Shoko Tendo was born in 1968 in Osaka prefecture in western Japan. At the age of 34 she began to write a memoir of her youth, from her early memories to the death of her father in 1998. Her youth is remarkable for nothing so much as how horrible it was. Bad luck compounded by bad decisions and a fierce temper make it remarkable to my mind that she lived to write the book.

The "yakuza" in the title of Yakuza Moon refers to Japanese gangsters and her father was one until business problems forced him to resign when Ms Tendo was 16. There's actually little in the book that's explicitly about yakuza. Her father's occupation did cause considerable social exclusion for Ms Tendo in school and for her family in general.
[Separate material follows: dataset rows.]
--- config.mk ---
export PLATFORM = sky130hd
export DESIGN_NAME = fsr_ctrl
export DESIGN_NICKNAME = d
export VERILOG_FILES = /design/src/fsr_pkg.sv /design/src/fsr_buf.sv /design/src/fsr_ctrl.sv
export SDC_FILE = /design/constraint.sdc
export NUM_CORES = 2
export LEC_CHECK = 0
export ABC_AREA = 1
export BUFFER_PORTS_ARGS = -buffer_cell sky130_fd_sc_hd__buf_4
export CORE_MARGIN = 1
export CORE_UTILIZATION = 57
export DETAILED_ROUTE_END_ITERATION = 6
export PLACE_DENSITY = 0.74
export SYNTH_ARGS = -nofsm -noshare
export SYNTH_HDL_FRONTEND = slang
export SYNTH_SLANG_ARGS = --single-unit
--- constraint.sdc ---
create_clock -name I_CLK -period 6.3 [get_ports I_CLK]
set_input_delay 1.26 -clock I_CLK [delete_from_list [all_inputs] [get_ports I_CLK]]
set_output_delay 1.26 -clock I_CLK [all_outputs]
set_load 0.02 [all_outputs]
--- src/fsr_pkg.sv ---
// shared constants for the floppy sector read controller
package fsr_pkg;

  // host port
  localparam int          FSR_AW       = 1;
  localparam int          FSR_DW       = 16;
  localparam logic [0:0]  FSR_CSR_IDX  = 1'h0;
  localparam logic [0:0]  FSR_DB_IDX   = 1'h1;

  // control/status field positions
  localparam int          FSR_GO_BIT   = 0;
  localparam int          FSR_FN_LSB   = 1;
  localparam int          FSR_UNIT_BIT = 4;
  localparam int          FSR_DONE_BIT = 5;
  localparam int          FSR_IE_BIT   = 6;
  localparam int          FSR_TR_BIT   = 7;
  localparam int          FSR_FM_BIT   = 8;
  localparam int          FSR_ERR_BIT  = 15;

  // commands
  localparam logic [2:0]  FSR_FN_READ  = 3'h3;
  localparam logic [2:0]  FSR_FN_XSTAT = 3'h7;

  // media layout
  localparam logic [7:0]  FSR_TRACKS   = 8'h4D;
  localparam logic [7:0]  FSR_SECTORS  = 8'h1A;
  localparam int          FSR_HDR_BITS = 56;
  localparam int          FSR_CRC_BITS = 16;
  localparam int          FSR_DC_BITS  = 8;
  localparam int          FSR_SEC_BITS = 2048;
  localparam int          FSR_BUF_AW   = 8;
  localparam int          FSR_HDR_TOT  = FSR_HDR_BITS + FSR_CRC_BITS;
  localparam int          FSR_DAT_TOT  = FSR_DC_BITS + FSR_SEC_BITS + FSR_CRC_BITS;
  localparam int          FSR_HDR_TRK  = 64;
  localparam int          FSR_HDR_SEC  = 56;

  // density codes in the data field
  localparam logic [7:0]  FSR_DC_MFM   = 8'hA5;
  localparam logic [7:0]  FSR_DC_FM    = 8'h5A;

  // crc
  localparam logic [15:0] FSR_CRC_INIT = 16'hFFFF;
  localparam logic [15:0] FSR_CRC_POLY = 16'h1021;

  // error codes in extended status word 1
  localparam logic [7:0]  FSR_EC_NONE  = 8'h00;
  localparam logic [7:0]  FSR_EC_HCRC  = 8'h01;
  localparam logic [7:0]  FSR_EC_ADDR  = 8'h02;
  localparam logic [7:0]  FSR_EC_TRK   = 8'h03;
  localparam logic [7:0]  FSR_EC_NFND  = 8'h04;
  localparam logic [7:0]  FSR_EC_DENS  = 8'h05;
  localparam logic [7:0]  FSR_EC_DCRC  = 8'h06;

  // error and status register bits
  localparam int          FSR_ES_DCRC  = 0;
  localparam int          FSR_ES_HCRC  = 1;
  localparam int          FSR_ES_DENS  = 2;

  // timing
  localparam int          FSR_CLK_NS   = 4;
  localparam int          FSR_T_STEP_MS = 6;
  localparam int          FSR_STEP_CYC = (FSR_T_STEP_MS * 1000000 + FSR_CLK_NS - 1) / FSR_CLK_NS;
  localparam int          FSR_HUNT_MAX = 2 * 26;

  typedef enum logic [3:0] {
    S_IDLE, S_REQ_SEC, S_REQ_TRK, S_SEEK, S_STEP_WAIT, S_HUNT,
    S_HDR, S_DWAIT, S_DATA, S_REQ_BA, S_XSTAT
  } fsr_state_t;

endpackage

--- src/fsr_buf.sv ---
// sector buffer memory, one write port and one registered read port
`timescale 1ns/1ns
module fsr_buf #(
  parameter int AW = 8,
  parameter int DW = 8
) (
  input  wire logic          i_clk,
  input  wire logic          i_we,
  input  wire logic [AW-1:0] i_waddr,
  input  wire logic [DW-1:0] i_wdata,
  input  wire logic [AW-1:0] i_raddr,
  output logic      [DW-1:0] o_rdata
);

  logic [DW-1:0] mem [0:(1<<AW)-1];

  always_ff @(posedge i_clk) begin
    if (i_we) begin
      mem[i_waddr] <= i_wdata;
    end
    o_rdata <= mem[i_raddr];
  end

endmodule

--- src/fsr_ctrl.sv ---
// floppy sector read controller: host registers, seek, header hunt, sector read
`timescale 1ns/1ns
module fsr_ctrl
  import fsr_pkg::*;
#(
  parameter int unsigned STEP_CYC = FSR_STEP_CYC,
  parameter int unsigned HUNT_MAX = FSR_HUNT_MAX
) (
  input  wire logic                       I_CLK,
  input  wire logic                       I_RST_N,
  input  wire logic [fsr_pkg::FSR_AW-1:0] I_ADDR,
  input  wire logic [fsr_pkg::FSR_DW-1:0] I_WDATA,
  input  wire logic                       I_WR,
  input  wire logic                       I_RD,
  output logic      [fsr_pkg::FSR_DW-1:0] O_RDATA,
  input  wire logic                       I_BIT,
  input  wire logic                       I_BIT_VLD,
  input  wire logic                       I_HDR_MARK,
  input  wire logic                       I_DATA_MARK,
  output logic                            O_STEP,
  output logic                            O_STEP_IN,
  output logic                            O_UNIT,
  output logic                            O_MFM,
  output logic                            O_WR_GATE,
  output logic                            O_IRQ,
  output logic                            O_MEM_WE,
  output logic      [fsr_pkg::FSR_DW-1:0] O_MEM_ADDR,
  output logic      [fsr_pkg::FSR_DW-1:0] O_MEM_WDATA,
  input  wire logic [fsr_pkg::FSR_BUF_AW-1:0] I_BUF_RADDR,
  output logic      [7:0]                 O_BUF_RDATA
);
  import fsr_pkg::*;

  ////////////////////////////////////////////////////////////////////////////
  function automatic logic [15:0] crc_step(input logic [15:0] c, input logic b);
    crc_step = {c[14:0], 1'b0} ^ ((c[15] ^ b) ? FSR_CRC_POLY : 16'h0000);
  endfunction

  fsr_state_t        state_reg;
  logic [2:0]        fn_reg;
  logic              ie_reg;
  logic              fm_reg;
  logic              unit_reg;
  logic              tr_reg;
  logic              done_reg;
  logic              err_reg;
  logic [7:0]        sec_reg;
  logic [7:0]        trk_reg;
  logic [7:0]        cur_trk_reg;
  logic [20:0]       wait_cnt_reg;
  logic [11:0]       bit_cnt_reg;
  logic [7:0]        hunt_cnt_reg;
  logic [71:0]       sh_reg;
  logic [15:0]       crc_reg;
  logic [7:0]        ec_reg;
  logic [2:0]        es_reg;
  logic [7:0]        dc_reg;
  logic [7:0]        byte_reg;
  logic              buf_we_reg;
  logic [7:0]        buf_waddr_reg;
  logic [FSR_DW-1:0] ba_reg;
  logic [2:0]        xw_reg;
  logic              step_reg;
  logic              dir_reg;
  logic [FSR_DW-1:0] rdata_reg;
  logic              mem_we_reg;
  logic [FSR_DW-1:0] mem_addr_reg;
  logic [FSR_DW-1:0] mem_wdata_reg;

  logic              csr_wr;
  logic              db_wr;
  logic              go;
  logic [71:0]       sh_next;
  logic [15:0]       crc_next;
  logic [7:0]        exp_dc;

  assign csr_wr   = I_WR && (I_ADDR == FSR_CSR_IDX);
  assign db_wr    = I_WR && (I_ADDR == FSR_DB_IDX);
  assign go       = csr_wr && I_WDATA[FSR_GO_BIT] && (state_reg == S_IDLE);
  assign sh_next  = {sh_reg[70:0], I_BIT};
  assign crc_next = crc_step(crc_reg, I_BIT);
  assign exp_dc   = fm_reg ? FSR_DC_FM : FSR_DC_MFM;

  ////////////////////////////////////////////////////////////////////////////
  // software-owned control bits; function, unit and density only change
  // while idle so a running read never switches mid-sector
  always_ff @(posedge I_CLK) begin
    if (!I_RST_N) begin
      ie_reg   <= 1'b0;
      fm_reg   <= 1'b0;
      unit_reg <= 1'b0;
      fn_reg   <= 3'h0;
    end else if (csr_wr) begin
      ie_reg <= I_WDATA[FSR_IE_BIT];
      if (state_reg == S_IDLE) begin
        fm_reg   <= I_WDATA[FSR_FM_BIT];
        unit_reg <= I_WDATA[FSR_UNIT_BIT];
        fn_reg   <= I_WDATA[FSR_FN_LSB +: 3];
      end
    end
  end

  ////////////////////////////////////////////////////////////////////////////
  // host read port, data one cycle after the strobe
  always_ff @(posedge I_CLK) begin
    if (!I_RST_N) begin
      rdata_reg <= 16'h0000;
    end else if (I_RD) begin
      if (I_ADDR == FSR_CSR_IDX) begin
        rdata_reg                <= 16'h0000;
        rdata_reg[FSR_FN_LSB+:3] <= fn_reg;
        rdata_reg[FSR_UNIT_BIT]  <= unit_reg;
        rdata_reg[FSR_DONE_BIT]  <= done_reg;
        rdata_reg[FSR_IE_BIT]    <= ie_reg;
        rdata_reg[FSR_TR_BIT]    <= tr_reg;
        rdata_reg[FSR_FM_BIT]    <= fm_reg;
        rdata_reg[FSR_ERR_BIT]   <= err_reg;
      end else begin
        rdata_reg <= {13'h0000, es_reg};
      end
    end else begin
      rdata_reg <= 16'h0000;
    end
  end

  ////////////////////////////////////////////////////////////////////////////
  // command sequencer
  always_ff @(posedge I_CLK) begin
    if (!I_RST_N) begin
      state_reg     <= S_IDLE;
      tr_reg        <= 1'b0;
      done_reg      <= 1'b1;
      err_reg       <= 1'b0;
      sec_reg       <= 8'h00;
      trk_reg       <= 8'h00;
      cur_trk_reg   <= 8'h00;
      wait_cnt_reg  <= 21'h000000;
      bit_cnt_reg   <= 12'h000;
      hunt_cnt_reg  <= 8'h00;
      sh_reg        <= 72'h0;
      crc_reg       <= FSR_CRC_INIT;
      ec_reg        <= FSR_EC_NONE;
      es_reg        <= 3'h0;
      dc_reg        <= 8'h00;
      byte_reg      <= 8'h00;
      buf_we_reg    <= 1'b0;
      buf_waddr_reg <= 8'h00;
      ba_reg        <= 16'h0000;
      xw_reg        <= 3'h0;
      step_reg      <= 1'b0;
      dir_reg       <= 1'b0;
      mem_we_reg    <= 1'b0;
      mem_addr_reg  <= 16'h0000;
      mem_wdata_reg <= 16'h0000;
    end else begin
      step_reg   <= 1'b0;
      buf_we_reg <= 1'b0;
      mem_we_reg <= 1'b0;
      unique case (state_reg)
        S_IDLE: begin
          if (go) begin
            done_reg <= 1'b0;
            err_reg  <= 1'b0;
            if (I_WDATA[FSR_FN_LSB +: 3] == FSR_FN_READ) begin
              tr_reg    <= 1'b1;
              ec_reg    <= FSR_EC_NONE;
              es_reg    <= 3'h0;
              state_reg <= S_REQ_SEC;
            end else if (I_WDATA[FSR_FN_LSB +: 3] == FSR_FN_XSTAT) begin
              tr_reg    <= 1'b1;
              state_reg <= S_REQ_BA;
            end else begin
              done_reg <= 1'b1;
            end
          end
        end
        S_REQ_SEC: begin
          if (db_wr) begin
            sec_reg   <= I_WDATA[7:0];
            tr_reg    <= 1'b0;
            state_reg <= S_REQ_TRK;
          end
        end
        S_REQ_TRK: begin
          if (!tr_reg) begin
            tr_reg <= 1'b1;
          end else if (db_wr) begin
            trk_reg <= I_WDATA[7:0];
            tr_reg  <= 1'b0;
            if (I_WDATA[15:0] >= {8'h00, FSR_TRACKS} || sec_reg == 8'h00 ||
                sec_reg > FSR_SECTORS) begin
              ec_reg    <= FSR_EC_ADDR;
              err_reg   <= 1'b1;
              state_reg <= S_IDLE;
            end else begin
              state_reg <= S_SEEK;
            end
          end
        end
        S_SEEK: begin
          if (cur_trk_reg == trk_reg) begin
            hunt_cnt_reg <= 8'h00;
            state_reg    <= S_HUNT;
          end else begin
            step_reg     <= 1'b1;
            dir_reg      <= (trk_reg > cur_trk_reg);
            cur_trk_reg  <= (trk_reg > cur_trk_reg) ? cur_trk_reg + 8'h01
                                                    : cur_trk_reg - 8'h01;
            wait_cnt_reg <= 21'h000000;
            state_reg    <= S_STEP_WAIT;
          end
        end
        S_STEP_WAIT: begin
          // the head must settle one step time before the next move
          wait_cnt_reg <= wait_cnt_reg + 21'h000001;
          if (wait_cnt_reg == 21'(STEP_CYC - 1)) begin
            state_reg <= S_SEEK;
          end
        end
        S_HUNT: begin
          if (I_HDR_MARK) begin
            bit_cnt_reg <= 12'h000;
            crc_reg     <= FSR_CRC_INIT;
            state_reg   <= S_HDR;
          end
        end
        S_HDR: begin
          if (I_BIT_VLD) begin
            sh_reg      <= sh_next;
            bit_cnt_reg <= bit_cnt_reg + 12'h001;
            if (bit_cnt_reg < 12'(FSR_HDR_BITS)) begin
              crc_reg <= crc_next;
            end
            if (bit_cnt_reg == 12'(FSR_HDR_TOT - 1)) begin
              if (sh_next[15:0] != crc_reg) begin
                ec_reg    <= FSR_EC_HCRC;
                es_reg[FSR_ES_HCRC] <= 1'b1;
                err_reg   <= 1'b1;
                state_reg <= S_IDLE;
              end else if (sh_next[FSR_HDR_TRK +: 8] != trk_reg) begin
                ec_reg    <= FSR_EC_TRK;
                err_reg   <= 1'b1;
                state_reg <= S_IDLE;
              end else if (sh_next[FSR_HDR_SEC +: 8] == sec_reg) begin
                state_reg <= S_DWAIT;
              end else if (hunt_cnt_reg == 8'(HUNT_MAX - 1)) begin
                // two turns without a match: give up rather than spin
                ec_reg    <= FSR_EC_NFND;
                err_reg   <= 1'b1;
                state_reg <= S_IDLE;
              end else begin
                hunt_cnt_reg <= hunt_cnt_reg + 8'h01;
                state_reg    <= S_HUNT;
              end
            end
          end
        end
        S_DWAIT: begin
          if (I_DATA_MARK) begin
            bit_cnt_reg   <= 12'h000;
            buf_waddr_reg <= 8'hFF;
            crc_reg       <= FSR_CRC_INIT;
            state_reg     <= S_DATA;
          end
        end
        S_DATA: begin
          if (I_BIT_VLD) begin
            sh_reg      <= sh_next;
            bit_cnt_reg <= bit_cnt_reg + 12'h001;
            if (bit_cnt_reg < 12'(FSR_DC_BITS + FSR_SEC_BITS)) begin
              crc_reg <= crc_next;
            end
            if (bit_cnt_reg < 12'(FSR_DC_BITS)) begin
              dc_reg <= sh_next[7:0];
            end else if (bit_cnt_reg < 12'(FSR_DC_BITS + FSR_SEC_BITS)) begin
              byte_reg <= sh_next[7:0];
              if (bit_cnt_reg[2:0] == 3'h7) begin
                buf_we_reg    <= 1'b1;
                buf_waddr_reg <= buf_waddr_reg + 8'h01;
              end
            end
            if (bit_cnt_reg == 12'(FSR_DAT_TOT - 1)) begin
              state_reg <= S_IDLE;
              if (sh_next[15:0] != crc_reg) begin
                es_reg[FSR_ES_DCRC] <= 1'b1;
                ec_reg  <= FSR_EC_DCRC;
                err_reg <= 1'b1;
              end else if (dc_reg != exp_dc) begin
                es_reg[FSR_ES_DENS] <= 1'b1;
                ec_reg  <= FSR_EC_DENS;
                err_reg <= 1'b1;
              end else begin
                done_reg <= 1'b1;
              end
            end
          end
        end
        S_REQ_BA: begin
          if (db_wr) begin
            ba_reg    <= I_WDATA;
            tr_reg    <= 1'b0;
            xw_reg    <= 3'h0;
            state_reg <= S_XSTAT;
          end
        end
        S_XSTAT: begin
          if (xw_reg == 3'h4) begin
            done_reg  <= 1'b1;
            state_reg <= S_IDLE;
          end else begin
            mem_we_reg   <= 1'b1;
            mem_addr_reg <= ba_reg + {12'h000, xw_reg[1:0], 1'b0, 1'b0} -
                            {13'h0000, xw_reg[1:0], 1'b0};
            unique case (xw_reg[1:0])
              2'h0:    mem_wdata_reg <= {8'h00, ec_reg};
              2'h1:    mem_wdata_reg <= {trk_reg, sec_reg};
              2'h2:    mem_wdata_reg <= {cur_trk_reg, dc_reg};
              default: mem_wdata_reg <= {fm_reg, unit_reg, 11'h000, es_reg};
            endcase
            xw_reg <= xw_reg + 3'h1;
          end
        end
        default: state_reg <= S_IDLE;
      endcase
    end
  end

  ////////////////////////////////////////////////////////////////////////////
  fsr_buf #(
    .AW (FSR_BUF_AW),
    .DW (8)
  ) u_buf (
    .i_clk   (I_CLK),
    .i_we    (buf_we_reg),
    .i_waddr (buf_waddr_reg),
    .i_wdata (byte_reg),
    .i_raddr (I_BUF_RADDR),
    .o_rdata (O_BUF_RDATA)
  );

  assign O_RDATA     = rdata_reg;
  assign O_STEP      = step_reg;
  assign O_STEP_IN   = dir_reg;
  assign O_UNIT      = unit_reg;
  assign O_MFM       = !fm_reg;
  assign O_WR_GATE   = 1'b0;
  assign O_IRQ       = ie_reg && (err_reg || done_reg);
  assign O_MEM_WE    = mem_we_reg;
  assign O_MEM_ADDR  = mem_addr_reg;
  assign O_MEM_WDATA = mem_wdata_reg;

endmodule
That would be bad enough anywhere, but in group-oriented Japan it has to be especially unpleasant. That said, there isn't a whole lot in the book that's distinctively Japanese. Ms Tendo's troubles she has seem pretty universal.

Ms Tendo says in the book's afterword:

    I became a juvenile delinquent at the age of twelve,
    soon became hooked on amphetamines and sex,
    and was involved with a string of married men.
    (p. 177)

Actually, that's a rather mild summary. Before amphetamines, Ms Tendo huffed paint thinner. Her father was violent and she had a long succession of violent boyfriends. She spent eight months in a reform school. And she was the victim of rape, attempted rape, and coerced sex.

Ms Tendo's narrative of all that is clear and precise. And so is her description of how she slowly, and with some backsliding, got her life under control. What the book lacks, alas, much sense of a larger meaning. There isn't very much to be learned here, either about Japanese culture from what might have been an interesting perspective, or about Ms Tendo herself, since she is not especially introspective.

Ms Tendo is admirably served by her translator, Louise Heal. With very minor exceptions, the text is smooth and clear. I might have suggested that Ms Heal translate the Japanese slang term "yanki" on its first use, but its meaning (juvenile delinquent) quickly becomes clear. The phrase "swallowed a very large prey" (p. 8) might have been re-cast, and "the cherry had lost all is blossom" (p 12) might have been better as "the cherry trees had lost all their flowers" or something similar.